**AVAILABLE DATA:**
--- src/rtl/line_arbiter_adaptor.sv ---
// Arbitrates NPORTS cacheline requesters onto a single burst memory port,
// splitting each line into BEATS beats and reassembling read lines.
module line_arbiter_adaptor #(
    parameter int NPORTS    = 2,
    parameter int LINE_W    = 256,
    parameter int BURST_W   = 64,
    parameter int ADDR_W    = 32,
    parameter int PRIO_MODE = 0
) (
    input  logic                        clk,
    input  logic                        reset_n,
    input  logic [NPORTS-1:0]           req_read,
    input  logic [NPORTS-1:0]           req_write,
    input  logic [NPORTS*ADDR_W-1:0]    req_address,
    input  logic [NPORTS*LINE_W-1:0]    req_wdata,
    output logic [LINE_W-1:0]           req_rdata,
    output logic [NPORTS-1:0]           req_resp,
    output logic [ADDR_W-1:0]           address_o,
    output logic                        read_o,
    output logic                        write_o,
    output logic [BURST_W-1:0]          burst_o,
    input  logic [BURST_W-1:0]          burst_i,
    input  logic                        resp_i,
    output logic                        busy_o,
    output logic [$clog2(NPORTS)-1:0]   grant_o
);

    localparam int BEATS  = LINE_W / BURST_W;
    localparam int BEAT_W = (BEATS > 1) ? $clog2(BEATS) : 1;
    localparam int GNT_W  = $clog2(NPORTS);
    localparam int OFF_W  = $clog2(LINE_W / 8);

    generate
        if (NPORTS < 2 || NPORTS > 8 || (LINE_W % BURST_W) != 0 ||
            BEATS < 2 || (BEATS & (BEATS - 1)) != 0) begin : g_bad_cfg
            $error("line_arbiter_adaptor: unsupported NPORTS/LINE_W/BURST_W combination");
        end
    endgenerate

    typedef enum logic [1:0] {IDLE, XFER, RESP} state_t;

    state_t              state, state_nxt;
    logic [NPORTS-1:0]   req_any;
    logic [GNT_W-1:0]    sel, cand, grant_q, rr_ptr;
    logic                sel_vld;
    logic                op_write_q;
    logic [ADDR_W-1:0]   sel_addr, addr_q;
    logic [LINE_W-1:0]   wdata_q, rdata_q;
    logic [BEAT_W-1:0]   beat_q;
    logic                last_beat;

    assign req_any   = req_read | req_write;
    assign sel_addr  = req_address[sel*ADDR_W +: ADDR_W];
    assign last_beat = (state == XFER) && resp_i && (beat_q == BEAT_W'(BEATS - 1));

    // Search order starts at rr_ptr (round-robin) or port 0 (fixed priority).
    always_comb begin
        sel     = '0;
        sel_vld = 1'b0;
        cand    = '0;
        for (int i = 0; i < NPORTS; i++) begin
            if (PRIO_MODE == 1)
                cand = GNT_W'(i);
            else
                cand = GNT_W'((int'(rr_ptr) + i) % NPORTS);
            if (!sel_vld && req_any[cand]) begin
                sel_vld = 1'b1;
                sel     = cand;
            end
        end
    end

    always_ff @(posedge clk or negedge reset_n) begin
        if (!reset_n)
            state <= IDLE;
        else
            state <= state_nxt;
    end

    always_comb begin
        state_nxt = state;
        case (state)
            IDLE:    if (sel_vld) state_nxt = XFER;
            XFER:    if (last_beat) state_nxt = RESP;
            RESP:    state_nxt = IDLE;
            default: state_nxt = IDLE;
        endcase
    end

    always_ff @(posedge clk or negedge reset_n) begin
        if (!reset_n) begin
            grant_q    <= '0;
            op_write_q <= 1'b0;
            addr_q     <= '0;
            beat_q     <= '0;
            rr_ptr     <= '0;
            rdata_q    <= '0;
        end else begin
            case (state)
                IDLE: begin
                    if (sel_vld) begin
                        grant_q    <= sel;
                        op_write_q <= req_write[sel];
                        addr_q     <= {sel_addr[ADDR_W-1:OFF_W], {OFF_W{1'b0}}};
                        beat_q     <= '0;
                    end
                end
                XFER: begin
                    if (resp_i) begin
                        beat_q <= beat_q + BEAT_W'(1);
                        if (!op_write_q)
                            rdata_q[beat_q*BURST_W +: BURST_W] <= burst_i;
                        if (last_beat)
                            rr_ptr <= (grant_q == GNT_W'(NPORTS - 1)) ? '0 : grant_q + GNT_W'(1);
                    end
                end
                default: ;
            endcase
        end
    end

    // Write line is pure data; burst_o is gated so it needs no reset.
    always_ff @(posedge clk) begin
        if (state == IDLE && sel_vld)
            wdata_q <= req_wdata[sel*LINE_W +: LINE_W];
    end

    assign busy_o    = (state != IDLE);
    assign read_o    = (state == XFER) && !op_write_q;
    assign write_o   = (state == XFER) && op_write_q;
    assign address_o = addr_q;
    assign grant_o   = grant_q;
    assign burst_o   = write_o ? wdata_q[beat_q*BURST_W +: BURST_W] : '0;
    assign req_rdata = rdata_q;
    assign req_resp  = (state == RESP) ? (NPORTS'(1) << grant_q) : '0;

endmodule

--- config.mk ---
export PLATFORM = sky130hd
export DESIGN_NAME = line_arbiter_adaptor
export DESIGN_NICKNAME = d
export VERILOG_FILES = /design/src/rtl/line_arbiter_adaptor.sv
export SDC_FILE = /design/constraint.sdc
export NUM_CORES = 1
export LEC_CHECK = 0
export CORE_AREA = 10 10 388 390
export DETAILED_ROUTE_END_ITERATION = 10
export DIE_AREA = 0 0 398 400
export HOLD_SLACK_MARGIN = 0.06
export PLACE_DENSITY_LB_ADDON = 0.1
export SLEW_MARGIN = 20
export SYNTH_ARGS = -nofsm -noshare
export SYNTH_HDL_FRONTEND = slang
export SYNTH_SLANG_ARGS = --single-unit
--- constraint.sdc ---
create_clock -name clk -period 6.23 [get_ports clk]
set_input_delay 1.246 -clock clk [delete_from_list [all_inputs] [get_ports clk]]
set_output_delay 1.246 -clock clk [all_outputs]
set_load 0.02 [all_outputs]
## After elaboration in Yosys (flattened, before gate mapping)

Cells that the tools add are included.

- Word-level logic and storage cells: 65
- Memories: 0
- ROM bits: 0
- Latch bits: 0
- Bits in writable memories: 0
- Output and inout bits: 358
- Input bits: 647
- Register bits: 546

- Reductions and logical operators: 16
- Divide/modulo/power cells: 0
- Magnitude comparators: 3
- $add $sub $neg: 4
- Multiplexer cells: 20
- $mul: 0
- Eq/ne operators: 6
- Bitwise operators: 2
- Shifts and indexed selects: 6

Operators by type and width:

| kind | number |
|---|---|
| $shiftx 512x10->256 | 1 |
| $bwmux 256 | 1 |
| $shift 64x34->256 const A | 1 |
| $shiftx 256x9->64 | 1 |
| $shiftx 64x34->256 | 1 |
| $mux 64 | 1 |
| $shiftx 64x7->32 | 1 |
| $neg 8->34 | 1 |
| $mux 1 | 11 |
| $mux 2 | 5 |
| $reduce_and 3->1 | 3 |
| $pmux 2 s2 | 2 |
| $logic_and 1x1->1 | 6 |
| $lt 1x2->1 const B | 3 |
| $ne 2x2->1 const B | 3 |
| $eq 2x2->1 const B | 2 |
| $reduce_and 2->1 | 2 |
| $reduce_bool 2->1 | 2 |
| $add 1x1->1 const B | 2 |
| $add 2x1->2 const B | 1 |
| $eq 2x1->1 const B | 1 |
| $logic_not 1->1 | 2 |
| $logic_not 2->1 | 1 |
| $or 2x2->2 | 1 |
| other kinds (2) | 2 |

## Depth between registers and ports, before layout

- Word-level depth: 9
- Depth in mapped cells: 9
- Gate-level depth less buffers: 5

## Worst setup path before layout

OpenSTA, ideal clock, no wires.

- Path kind: input -> register
- Start: input port req_write[0]
- End: register wdata_q[0] (enable)
- Path buffers: 1
- Slack: 1.087 ns
- Stages: 4
- Arrival: 4.636 ns
- Required time: 5.723 ns
- Library setup time: 0.507 ns
- Cells stage by stage: nor4_1 > or2_1 > inv_1 > buf_2

- Longest elaborated chain between the ends: 8
- Elaborated cells between the ends (all ways): 10
- Those cells by class: 6 x mux; 1 x bitwise; 3 x reduce/logical

Ends and longest elaborated chain:

| what | line | text |
|---|---|---|
| start: declaration | 13 | `input logic [NPORTS-1:0] req_write,` |
| $or 2x2->2 (*) | 52 | `assign req_any = req_read \| req_write;` |
| $mux 1 (implied by the code) (2 in series) | 66 | `if (!sel_vld && req_any[cand]) begin` |
| $mux 1 | 66 |  |
| $logic_not 1->1 | 66 |  |
| $logic_and 1x1->1 | 66 |  |
| $mux 1 (*) | 66 |  |
| $logic_and 1x1->1 (*) | 124 | `if (state == IDLE && sel_vld)` |
| end signal: assignment | 125 | `wdata_q <= req_wdata[sel*LINE_W +: LINE_W];` |
| end: declaration | 48 | `logic [LINE_W-1:0] wdata_q, rdata_q;` |

Mark *: on every way between the ends. The rest lies on a longest branch, timed or not. The select of a mux whose other input is x is not followed.
A chain may end at the register's enable or synchronous reset.

## Worst setup path in the final report

- Start: register beat_q[0]
- End: output port burst_o[27]

- Longest elaborated chain between the ends: 2

Ends and longest elaborated chain:

| what | line | text |
|---|---|---|
| start: declaration | 49 | `logic [BEAT_W-1:0] beat_q;` |
| start signal: assignment | 110 | `beat_q <= beat_q + BEAT_W'(1);` |
| $shiftx 256x9->64 | 133 | `assign burst_o = write_o ? wdata_q[beat_q*BURST_W +: BURST_W] : '0;` |
| $mux 64 | 133 |  |
| end: declaration | 21 | `output logic [BURST_W-1:0] burst_o,` |

Every way passes these cells.

==> results.py <==
metrics = {
    "status": {
        "status": "completed",
    },
    "place": {
        "io_buffers": 989,
        "place_hpwl_um": 103000,
        "gp_congestion": 0.834,
        "dpl_cell_area_mm2": 0.0376,
    },
    "global_routing": {
        "use_met1_pct": 19.4,
        "grt_pass1_wl_um": 184000,
        "globalRoute.busiestLayer": "met2",
        "grt_pass1_vias": 22200,
        "use_met2_pct": 27.9,
        "grtUsageMet3_pct": 5.91,
        "antenna_found_initial": 70,
        "grt-ovfl-total": 0,
        "grtUsageTotal_pct": 16.3,
        "grt_max_degree": 143,
    },
    "drt": {
        "wl_per_cell_um": 27.7,
        "first_pass_iters": 5,
        "drtIter0Drc": 1142,
        "vias": 20300,
        "drc": 0,
        "ant_nets": 0,
        "wl_um": 136000,
        "viasPerCell": 4.15,
    },
    "final_layout": {
        "syn_to_final_growth_pct": 55.4,
        "finish.instance_area_mm2": 0.0400,
        "fillers": 14600,
        "nNetsFinal": 3592,
        "multiInputGateArea_mm2": 0.00948,
        "final-seq-area_mm2": 0.0150,
        "drive_above_1_share_pct": 15.3,
    },
    "logic_synthesis": {
        "mappedNetlistArea_mm2": 0.0258,
        "synth_edf_count": 256,
        "ys_seq_elements": 546,
        "async_reset_ff_share_pct": 53.1,
        "synthesis.instances": 2004,
        "synth-main-ff-cell": "dfrtp_1",
        "postSynthAreaPerCell_um2": 12.9,
        "yosys.cell_types.count": 46,
        "yosysSeqAreaShare_pct": 58.0,
        "ys_warn_count": 0,
    },
    "job": {
        "max-cap-violations": 0,
    },
    "clock_network": {
        "post_cts_buffers": 0,
        "cts_root_buf": "clkbuf_16",
        "cts_tree": "yes",
        "htree_levels": 3,
        "cts_buffer_depth": 3,
        "post_cts_resized": 0,
        "postCtsHoldBufs": 0,
        "cts_buffers": 74,
        "path_clk_slew_ns": 0.06,
        "cts.sinks": 546,
        "worst_skew_pair.late_latency_ns": 0.66,
    },
    "critical_path": {
        "reg2reg_depth": 6,
        "r2r-start": "beat_q[0]",
        "worstPathArrival_ns": 3.57,
        "crit_path_start_kind": "register",
        "rr_endpoint": "req_rdata[134]",
        "endpoint_kind": "primary output",
        "r2r_slack_ns": 2.74,
        "path_max_fanout": 38,
        "critical_path_class": "reg2out",
        "crit_required_ns": 4.98,
    },
    "sta": {
        "tightest_slew_ns": 1.08,
        "final_max_slew_viol_count": 0,
        "hold_viol": 0,
        "rsz0062_at_grt": "no",
        "slew-limit-headroom_pct": 27.9,
        "fin_crit_sh_pct": 77.4,
        "finalSetupViolCount": 0,
        "final.min_clock_period_ns": 4.82,
        "setup_tns_ns": 0,
        "max_clock_freq_mhz": 207,
        "fin_skew_ns": 0.0289,
    },
    "floorplan": {
        "die_w_um": 398,
        "io_pins": 1005,
        "start_util_pct": 18.0,
        "core.rowCount": 139,
        "dieArea_mm2": 0.159,
        "die_h_um": 400,
        "design.core.area_mm2": 0.143,
    },
    "power_and_ir_drop": {
        "power_density_mw_per_mm2": 463,
        "ir_drop_uv": 241,
        "p_leak_nw": 15.3,
    },
    "worst_hold_path": {
        "min_path_type": "in2async",
    },
}
Yosys cell counts, types with 9 or more instances:
cell	number	area, um2
a2bb2oi_1	27	236
a311oi_1	27	236
and3_1	64	400
buf_1	9	33.8
buf_2	20	100
buf_4	24	180
buf_6	25	282
clkbuf_1	93	349
dfrtp_1	290	7260
edfxtp_1	256	7690
inv_1	133	499
mux2_1	33	372
mux2_2	223	2510
mux2i_1	128	1280
mux4_2	64	1440
nand2_1	263	987
o21ai_0	211	1060
o21ai_1	12	60.1
o31ai_1	65	488
sequential cells by signal, indices dropped and copies added, names as in the netlist:
register and flops:
req_rdata 256, wdata_q 256, address_o 27, beat_q 2, state 2, grant_o 1, op_write_q 1, rr_ptr 1
cells by family (layout without fill, tap and decap cells):
logic type / after synthesis / after routing / synth area share (%)
compound gates: 348 / 348 / 8.24
flops: 546 / 546 / 58.0
fa+ha+maj: 5 / 5 / 0.243
other cells: 1 / 11 / 0.0146
mux: 448 / 448 / 21.8
buf+inv: 305 / 1292 / 5.62
simple gates: 351 / 351 / 6.09
cell usage in the layout (no fill, tap or decap), types with 3 or more instances in the layout:
| cell type | n |
|---|---|
| a2bb2oi_1 | 27 |
| a311oi_1 | 27 |
| and3_1 | 64 |
| buf_12 | 10 |
| buf_4 | 27 |
| clkbuf_1 | 12 |
| clkbuf_16 | 76 |
| clkbuf_8 | 8 |
| clkdlybuf4s50_1 | 988 |
| clkinv_1 | 9 |
| clkinv_2 | 13 |
| clkinv_8 | 3 |
| conb_1 | 5 |
| dfrtp_1 | 287 |
| dfrtp_4 | 3 |
| diode_2 | 6 |
| edfxtp_1 | 256 |
| ha_1 | 5 |
| inv_1 | 132 |
| mux2_1 | 33 |
| mux2_2 | 223 |
| mux2i_1 | 128 |
| mux4_2 | 64 |
| nand2_1 | 261 |
| nor2_1 | 3 |
| o21ai_0 | 211 |
| o21ai_1 | 12 |
| o31ai_1 | 65 |
cell type report:
type,instances,area share (%)
antenna,6,0.0375
timing repair buffer,1027,25.8
clock buffer,96,5.14
inverter,134,1.28
multi-input combinational,1157,23.7
sequential,546,37.4
clock inverter,35,0.797
tap,1903,5.95
worst max-delay path, cell delays in order, from the launching register on:
cell	delay [ns]
dfrtp_4	0.98
buf_4	0.47
mux4_2	0.55
and3_1	0.26
clkdlybuf4s50_1	0.59
worst max path at each step:
stage	startpoint	end
floorplan	req_write[0]	wdata_q[0]
global placement	req_write[1]	wdata_q[128]
detailed placement	req_write[1]	wdata_q[65]
CTS	beat_q[0]	burst_o[27]
global route	beat_q[0]	burst_o[27]
finish	beat_q[0]	burst_o[27]
stage by stage:
step                worst slack (ns)  total power, mW  utilization [%]  hold WS (ns)  instances
floorplan                       1.09             10.2                -         0.534       2008
global placement                1.92             14.5             26.4         0.494       4767
detailed placement              1.86             14.6             26.4         0.499       4767
CTS                             1.18             19.0             28.0         0.392       4898
global route                    1.17             19.6             28.0         0.430       4901
finish                          1.41             18.5             28.0         0.459       4904
metal layers:
layer  wire, um  up-vias  share of wire, %
met5        402        -              0.30
li1           -     9124                 -
met4       2810       62               2.1
met1      54400    10000                40
met2      66500      895                49
met3      11500      226               8.5
power by group:
part           internal, mW  leakage [nW]  switching, mW
clock network          2.43          1.17           1.78
registers              5.19          6.29          0.756
logic                  3.66          7.79           4.70
total                  11.3          15.3           7.24
No activity file was read; power rests on OpenSTA's default activity.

**EXERCISE:**
Without changing anything, quote the lines from the top of the data to the line that contains "BEATS < 2 ||", including that line.

**OUTPUT BELOW:**
--- src/rtl/line_arbiter_adaptor.sv ---
// Arbitrates NPORTS cacheline requesters onto a single burst memory port,
// splitting each line into BEATS beats and reassembling read lines.
module line_arbiter_adaptor #(
    parameter int NPORTS    = 2,
    parameter int LINE_W    = 256,
    parameter int BURST_W   = 64,
    parameter int ADDR_W    = 32,
    parameter int PRIO_MODE = 0
) (
    input  logic                        clk,
    input  logic                        reset_n,
    input  logic [NPORTS-1:0]           req_read,
    input  logic [NPORTS-1:0]           req_write,
    input  logic [NPORTS*ADDR_W-1:0]    req_address,
    input  logic [NPORTS*LINE_W-1:0]    req_wdata,
    output logic [LINE_W-1:0]           req_rdata,
    output logic [NPORTS-1:0]           req_resp,
    output logic [ADDR_W-1:0]           address_o,
    output logic                        read_o,
    output logic                        write_o,
    output logic [BURST_W-1:0]          burst_o,
    input  logic [BURST_W-1:0]          burst_i,
    input  logic                        resp_i,
    output logic                        busy_o,
    output logic [$clog2(NPORTS)-1:0]   grant_o
);

    localparam int BEATS  = LINE_W / BURST_W;
    localparam int BEAT_W = (BEATS > 1) ? $clog2(BEATS) : 1;
    localparam int GNT_W  = $clog2(NPORTS);
    localparam int OFF_W  = $clog2(LINE_W / 8);

    generate
        if (NPORTS < 2 || NPORTS > 8 || (LINE_W % BURST_W) != 0 ||
            BEATS < 2 || (BEATS & (BEATS - 1)) != 0) begin : g_bad_cfg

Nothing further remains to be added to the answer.